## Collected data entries
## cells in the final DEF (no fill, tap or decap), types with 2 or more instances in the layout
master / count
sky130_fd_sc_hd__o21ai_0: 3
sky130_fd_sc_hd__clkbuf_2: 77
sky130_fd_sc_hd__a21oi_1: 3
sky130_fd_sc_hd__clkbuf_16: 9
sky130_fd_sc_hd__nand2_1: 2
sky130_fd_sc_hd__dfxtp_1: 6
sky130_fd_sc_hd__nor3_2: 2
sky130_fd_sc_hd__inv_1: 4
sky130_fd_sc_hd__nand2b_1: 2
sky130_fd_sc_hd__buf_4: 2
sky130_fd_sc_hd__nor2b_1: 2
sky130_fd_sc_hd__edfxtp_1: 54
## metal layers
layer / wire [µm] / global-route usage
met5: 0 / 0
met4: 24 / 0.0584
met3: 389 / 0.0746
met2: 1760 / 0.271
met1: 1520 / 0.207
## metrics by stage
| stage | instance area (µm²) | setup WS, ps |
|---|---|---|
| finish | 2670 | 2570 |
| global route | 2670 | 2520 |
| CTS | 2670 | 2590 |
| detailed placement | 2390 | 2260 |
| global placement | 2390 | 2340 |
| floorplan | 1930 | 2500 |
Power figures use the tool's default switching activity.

## Your instructions
The range runs from the line above containing "met2: 1760 / 0.271" to the line containing "1930 | 2500 |", inclusive. Restate those lines word for word and no others.

## Response area
met2: 1760 / 0.271
met1: 1520 / 0.207
## metrics by stage
| stage | instance area (µm²) | setup WS, ps |
|---|---|---|
| finish | 2670 | 2570 |
| global route | 2670 | 2520 |
| CTS | 2670 | 2590 |
| detailed placement | 2390 | 2260 |
| global placement | 2390 | 2340 |
| floorplan | 1930 | 2500 |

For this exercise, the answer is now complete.